'It takes the whole point out of a GSA,' teen says of UCP motion

Two opposing views on Alberta's gay-straight alliances got a lot of attention on Sunday — one in a publicized political motion and the other, in a quiet government-sponsored awards ceremony.

UCP voted in favour of a resolution in support of a parent's right to be informed when their child joins a GSA

In the highly debated Bill 24, the NDP government made it illegal for schools to inform parents when their children join gay-straight alliances. (Canadian Press)

Two opposing views on Alberta's gay-straight alliances got a lot of attention on Sunday — one in a publicized political motion and the other in a quiet government-sponsored awards ceremony. 

Alberta's United Conservative Party voted 57 per cent in favour of a resolution in support of a parent's right to be informed when their child joins a gay-straight alliance. 

On the same day, Alberta's NDP government gave 15-year-old GSA advocate Noah Nicholls a Great Kids Award for his work in promoting LGBTQ2S+ rights.

"I can't think of something worse than me not getting to tell people myself," Nicholls said about coming out.

Noah Nicholls is an advocate for LGBTQ2S+ youth. (Noah Nicholls/Twitter)

After joining a GSA at a Calgary high school last year, Nicholls said he gained the confidence to start telling his close friends, his relatives, then his parents that he is gay.

It took nine months.

"It's about when you're ready. It should be up to you," he told CBC News Sunday.

Nicholls, a secretary with the New Democratic Youth of Alberta in Calgary-Northwest, said he was surprised by how many UCP members supported the motion.

He didn't mince words on social media when the vote was reported. 

Danielle Larivee, Alberta's Minister of Children's Services, gave out the Great Kids Awards Sunday to 16 recipients at the Fantasyland Hotel in West Edmonton Mall, noting Nicholls is a strong advocate for LGBTQ2S+ youth.

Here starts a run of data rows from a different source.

File: src/rtl/stopwatch_dp_if.sv
//------------------------------------------------------------------------------
// Module   : stopwatch_dp_if
// Purpose  : Control and display bundle of the stopwatch datapath.
//            master : the controller side (drives the mode levels, reads time)
//            slave  : the stopwatch itself
// Signals  : i_clear, i_runstop, i_count_down  - mode request levels
//            o_msec[6:0], o_sec[5:0], o_min[5:0], o_hour[4:0] - time fields
//            o_zero                             - count-down reached zero
// Revision : 1.0 - initial release
//------------------------------------------------------------------------------
`default_nettype none

interface stopwatch_dp_if;
  logic       i_clear;
  logic       i_runstop;
  logic       i_count_down;
  logic [6:0] o_msec;
  logic [5:0] o_sec;
  logic [5:0] o_min;
  logic [4:0] o_hour;
  logic       o_zero;

  modport master (
    output i_clear, i_runstop, i_count_down,
    input  o_msec, o_sec, o_min, o_hour, o_zero
  );

  modport slave (
    input  i_clear, i_runstop, i_count_down,
    output o_msec, o_sec, o_min, o_hour, o_zero
  );
endinterface

`default_nettype wire

File: src/rtl/stopwatch_dp.sv
//------------------------------------------------------------------------------
// Module   : stopwatch_dp
// Purpose  : Up/down stopwatch, hh:mm:ss.cc, driven by a divided time base.
// Ports    : clk  - system clock, rising edge
//            rst  - asynchronous active-high reset
//            sw   - stopwatch_dp_if.slave (mode levels in, time fields and
//                   zero pulse out)
// Params   : CLK_FREQ - clock frequency in Hz
//            TICK_HZ  - time-base rate in Hz (CLK_FREQ/TICK_HZ >= 2)
// Revision : 1.0 - initial release
//------------------------------------------------------------------------------
`default_nettype none

module stopwatch_dp #(
  parameter int CLK_FREQ = 100_000_000,
  parameter int TICK_HZ  = 100
) (
  input  wire logic     clk,
  input  wire logic     rst,
  stopwatch_dp_if.slave sw
);

  localparam int DIV   = CLK_FREQ / TICK_HZ;
  localparam int DIV_W = (DIV > 2) ? $clog2(DIV) : 1;
  localparam logic [DIV_W-1:0] DIV_MAX = DIV_W'(DIV - 1);

  localparam logic [1:0] MODE_HOLD  = 2'd0;
  localparam logic [1:0] MODE_UP    = 2'd1;
  localparam logic [1:0] MODE_DOWN  = 2'd2;
  localparam logic [1:0] MODE_CLEAR = 2'd3;

  logic [DIV_W-1:0] div_q, div_d;
  logic [6:0]       msec_q, msec_d;
  logic [5:0]       sec_q, sec_d;
  logic [5:0]       min_q, min_d;
  logic [4:0]       hour_q, hour_d;
  logic             zero_q, zero_d;

  logic [1:0] mode;
  logic       at_zero;
  logic       at_one;
  logic       tick;

  always_comb begin
    mode = MODE_HOLD;
    if (sw.i_clear)           mode = MODE_CLEAR;
    else if (sw.i_count_down) mode = MODE_DOWN;
    else if (sw.i_runstop)    mode = MODE_UP;
  end

  assign at_zero = (hour_q == 5'd0) && (min_q == 6'd0) && (sec_q == 6'd0) &&
                   (msec_q == 7'd0);
  assign at_one  = (hour_q == 5'd0) && (min_q == 6'd0) && (sec_q == 6'd0) &&
                   (msec_q == 7'd1);

  // A count-down parked at zero freezes the divider at 0, so a later mode
  // change starts a full period rather than a stale partial one.
  assign tick = ((mode == MODE_UP) || ((mode == MODE_DOWN) && !at_zero)) &&
                (div_q == DIV_MAX);

  always_comb begin
    div_d  = div_q;
    msec_d = msec_q;
    sec_d  = sec_q;
    min_d  = min_q;
    hour_d = hour_q;
    zero_d = 1'b0;

    case (mode)
      MODE_CLEAR: begin
        div_d  = '0;
        msec_d = '0;
        sec_d  = '0;
        min_d  = '0;
        hour_d = '0;
      end
      MODE_UP, MODE_DOWN: begin
        if ((mode == MODE_DOWN) && at_zero) div_d = '0;
        else if (div_q == DIV_MAX)          div_d = '0;
        else                                div_d = div_q + 1'b1;
      end
      default: ;
    endcase

    // Whole cascade resolved combinationally so every field lands together.
    if (tick && (mode == MODE_UP)) begin
      if (msec_q == 7'd99) begin
        msec_d = '0;
        if (sec_q == 6'd59) begin
          sec_d = '0;
          if (min_q == 6'd59) begin
            min_d  = '0;
            hour_d = (hour_q == 5'd23) ? 5'd0 : hour_q + 5'd1;
          end else begin
            min_d = min_q + 6'd1;
          end
        end else begin
          sec_d = sec_q + 6'd1;
        end
      end else begin
        msec_d = msec_q + 7'd1;
      end
    end else if (tick && (mode == MODE_DOWN)) begin
      // tick is suppressed at zero, so a borrow out of the hours never occurs
      zero_d = at_one;
      if (msec_q == 7'd0) begin
        msec_d = 7'd99;
        if (sec_q == 6'd0) begin
          sec_d = 6'd59;
          if (min_q == 6'd0) begin
            min_d  = 6'd59;
            hour_d = hour_q - 5'd1;
          end else begin
            min_d = min_q - 6'd1;
          end
        end else begin
          sec_d = sec_q - 6'd1;
        end
      end else begin
        msec_d = msec_q - 7'd1;
      end
    end
  end

  always_ff @(posedge clk or posedge rst) begin
    if (rst) begin
      div_q  <= '0;
      msec_q <= '0;
      sec_q  <= '0;
      min_q  <= '0;
      hour_q <= '0;
      zero_q <= 1'b0;
    end else begin
      div_q  <= div_d;
      msec_q <= msec_d;
      sec_q  <= sec_d;
      min_q  <= min_d;
      hour_q <= hour_d;
      zero_q <= zero_d;
    end
  end

  assign sw.o_msec = msec_q;
  assign sw.o_sec  = sec_q;
  assign sw.o_min  = min_q;
  assign sw.o_hour = hour_q;
  assign sw.o_zero = zero_q;

endmodule

`default_nettype wire

File: src/flat_wrapper.sv
// flat-port wrapper written by rule: the top's interface ports become plain ports
module stopwatch_dp_flat 
#(
  parameter int CLK_FREQ = 100_000_000,
  parameter int TICK_HZ  = 100
)
  (clk, rst, sw_i_clear, sw_i_runstop, sw_i_count_down, sw_o_msec, sw_o_sec, sw_o_min, sw_o_hour, sw_o_zero);
  stopwatch_dp_if sw_i ();
  input  wire logic clk;
  input  wire logic rst;
  input wire logic [$bits(sw_i.i_clear)-1:0] sw_i_clear;
  input wire logic [$bits(sw_i.i_runstop)-1:0] sw_i_runstop;
  input wire logic [$bits(sw_i.i_count_down)-1:0] sw_i_count_down;
  output wire logic [$bits(sw_i.o_msec)-1:0] sw_o_msec;
  output wire logic [$bits(sw_i.o_sec)-1:0] sw_o_sec;
  output wire logic [$bits(sw_i.o_min)-1:0] sw_o_min;
  output wire logic [$bits(sw_i.o_hour)-1:0] sw_o_hour;
  output wire logic [$bits(sw_i.o_zero)-1:0] sw_o_zero;
  assign sw_i.i_clear = sw_i_clear;
  assign sw_i.i_runstop = sw_i_runstop;
  assign sw_i.i_count_down = sw_i_count_down;
  assign sw_o_msec = sw_i.o_msec;
  assign sw_o_sec = sw_i.o_sec;
  assign sw_o_min = sw_i.o_min;
  assign sw_o_hour = sw_i.o_hour;
  assign sw_o_zero = sw_i.o_zero;
  stopwatch_dp #(.CLK_FREQ(CLK_FREQ), .TICK_HZ(TICK_HZ)) u_core (.clk(clk), .rst(rst), .sw(sw_i));
endmodule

She said she's disappointed that many Albertans don't agree that vulnerable youth should have the right to reveal their sexual orientation when they're ready.

"If they haven't disclosed it, then they have a reason and they deserve all the respect of waiting until they're comfortable and willing and feel safe disclosing," she said.

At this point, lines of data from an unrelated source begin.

<file path="src/rtl/seven_seg_scan_ctrl.sv">
// Eight-digit common-anode 7-segment scan controller.
// Digit codes are written into a shadow bank and copied to the active bank only
// at a frame boundary, so a displayed frame never mixes old and new contents.
// Each digit slot is a BLANK gap (all anodes off) followed by a DRIVE dwell.
module seven_seg_scan_ctrl #(
  parameter int unsigned DWELL_CYCLES = 50000,
  parameter int unsigned BLANK_CYCLES = 500
) (
  input  logic       clk,
  input  logic       rst,
  input  logic       wr_en,
  input  logic [2:0] wr_addr,
  input  logic [4:0] wr_data,
  input  logic       commit,
  input  logic [7:0] digit_mask,
  output logic       commit_pending,
  output logic       frame_start,
  output logic       CA,
  output logic       CB,
  output logic       CC,
  output logic       CD,
  output logic       CE,
  output logic       CF,
  output logic       CG,
  output logic       AN0,
  output logic       AN1,
  output logic       AN2,
  output logic       AN3,
  output logic       AN4,
  output logic       AN5,
  output logic       AN6,
  output logic       AN7
);

  localparam int unsigned MAX_CYCLES = (DWELL_CYCLES > BLANK_CYCLES) ? DWELL_CYCLES : BLANK_CYCLES;
  localparam int unsigned CNT_W      = $clog2(MAX_CYCLES + 1);
  localparam logic [CNT_W-1:0] DWELL_LAST = CNT_W'(DWELL_CYCLES - 1);
  localparam logic [CNT_W-1:0] BLANK_LAST = CNT_W'(BLANK_CYCLES - 1);

  localparam logic [0:0] ST_BLANK = 1'b0;
  localparam logic [0:0] ST_DRIVE = 1'b1;

  // Blank flag set, hex value don't-care: the power-up contents of both banks.
  localparam logic [4:0] BLANK_CODE = 5'h10;

  logic [0:0]       state_q, state_d;
  logic [2:0]       idx_q, idx_d;
  logic [CNT_W-1:0] cnt_q, cnt_d;
  logic             slot_end;
  logic             frame_boundary;
  logic             copy_now;
  logic             pending_q, pending_d;
  logic             frame_start_q;
  logic [6:0]       seg_q, seg_d;
  logic [7:0]       an_q, an_d;
  logic [4:0]       active_bus [8];
  logic [4:0]       cur_code;
  logic             lit;

  // Segment pattern {CG,CF,CE,CD,CC,CB,CA}, active-low.
  function automatic logic [6:0] seg_decode(input logic [3:0] v);
    logic [6:0] s;
    s = 7'h7F;
    case (v)
      4'h0: s = 7'b1000000;
      4'h1: s = 7'b1111001;
      4'h2: s = 7'b0100100;
      4'h3: s = 7'b0110000;
      4'h4: s = 7'b0011001;
      4'h5: s = 7'b0010010;
      4'h6: s = 7'b0000010;
      4'h7: s = 7'b1111000;
      4'h8: s = 7'b0000000;
      4'h9: s = 7'b0010000;
      4'hA: s = 7'b0001000;
      4'hB: s = 7'b0000011;
      4'hC: s = 7'b1000110;
      4'hD: s = 7'b0100001;
      4'hE: s = 7'b0000110;
      4'hF: s = 7'b0001110;
    endcase
    return s;
  endfunction

  // Slot sequencer: one up-counter shared by both states, restarted on every slot change.
  always_comb begin
    state_d  = state_q;
    idx_d    = idx_q;
    cnt_d    = cnt_q + 1'b1;
    slot_end = (state_q == ST_BLANK) ? (cnt_q == BLANK_LAST) : (cnt_q == DWELL_LAST);
    if (slot_end) begin
      cnt_d = '0;
      if (state_q == ST_BLANK) begin
        state_d = ST_DRIVE;
      end else begin
        state_d = ST_BLANK;
        idx_d   = idx_q + 3'd1;
      end
    end
  end

  // The last DRIVE cycle of digit 7 is the only point where the banks may be swapped.
  assign frame_boundary = (state_q == ST_DRIVE) && (idx_q == 3'd7) && slot_end;
  assign copy_now       = frame_boundary && (pending_q || commit);
  assign pending_d      = copy_now ? 1'b0 : (pending_q || commit);

  // Sequencer, commit tracking and frame pulse registers.
  always_ff @(posedge clk or negedge rst) begin
    if (!rst) begin
      state_q       <= ST_BLANK;
      idx_q         <= 3'd0;
      cnt_q         <= '0;
      pending_q     <= 1'b0;
      frame_start_q <= 1'b0;
    end else begin
      state_q       <= state_d;
      idx_q         <= idx_d;
      cnt_q         <= cnt_d;
      pending_q     <= pending_d;
      frame_start_q <= frame_boundary;
    end
  end

  // Per-digit shadow/active storage; the copy reads shadow as it was before this edge.
  genvar gi;
  generate
    for (gi = 0; gi < 8; gi++) begin : g_digit
      logic [4:0] shadow_q;
      logic [4:0] active_q;

      // Shadow takes host writes; active only ever loads from shadow at a boundary.
      always_ff @(posedge clk or negedge rst) begin
        if (!rst) begin
          shadow_q <= BLANK_CODE;
          active_q <= BLANK_CODE;
        end else begin
          if (wr_en && (wr_addr == 3'(gi))) shadow_q <= wr_data;
          if (copy_now) active_q <= shadow_q;
        end
      end

      assign active_bus[gi] = active_q;
    end
  endgenerate

  // Output pattern for the state being entered, so registered outputs line up with the state.
  always_comb begin
    cur_code = active_bus[idx_d];
    lit      = (state_d == ST_DRIVE) && digit_mask[idx_d] && !cur_code[4];
    seg_d    = lit ? seg_decode(cur_code[3:0]) : 7'h7F;
  end

  generate
    for (gi = 0; gi < 8; gi++) begin : g_anode
      assign an_d[gi] = !(lit && (idx_d == 3'(gi)));
    end
  endgenerate

  // Registered pin drivers.
  always_ff @(posedge clk or negedge rst) begin
    if (!rst) begin
      seg_q <= 7'h7F;
      an_q  <= 8'hFF;
    end else begin
      seg_q <= seg_d;
      an_q  <= an_d;
    end
  end

  assign commit_pending = pending_q;
  assign frame_start    = frame_start_q;

  assign CA  = seg_q[0];
  assign CB  = seg_q[1];
  assign CC  = seg_q[2];
  assign CD  = seg_q[3];
  assign CE  = seg_q[4];
  assign CF  = seg_q[5];
  assign CG  = seg_q[6];
  assign AN0 = an_q[0];
  assign AN1 = an_q[1];
  assign AN2 = an_q[2];
  assign AN3 = an_q[3];
  assign AN4 = an_q[4];
  assign AN5 = an_q[5];
  assign AN6 = an_q[6];
  assign AN7 = an_q[7];

endmodule
</file>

Children's Services Minister Danielle Larivee handed out 16 Great Kid Awards at a ceremony Sunday at West Edmonton Mall. (CBC)

Larivee said there are many cases in which families abandon their children and kick them out of their home for being gay. 

The NDP passed Bill 24 last fall, making it illegal for schools to out children to their parents.  

Following the publicized debate, leader Jason Kenney said the resolutions passed at the UCP's first convention won't necessarily be part of the party's election platform.

Nicholls said the UCP's position is tantamount to outing gay kids.

"I think it takes the whole point out of a GSA," he said. "For me, it has been to grow and be comfortable with myself."

Nicholls said the existence of GSAs isn't widely advertised at schools. He didn't find his club until he was 14.

"It's just letting kids know there are safe places to talk about things," he said.

Nicholls said he thinks school administrators should do more to let students know about GSAs.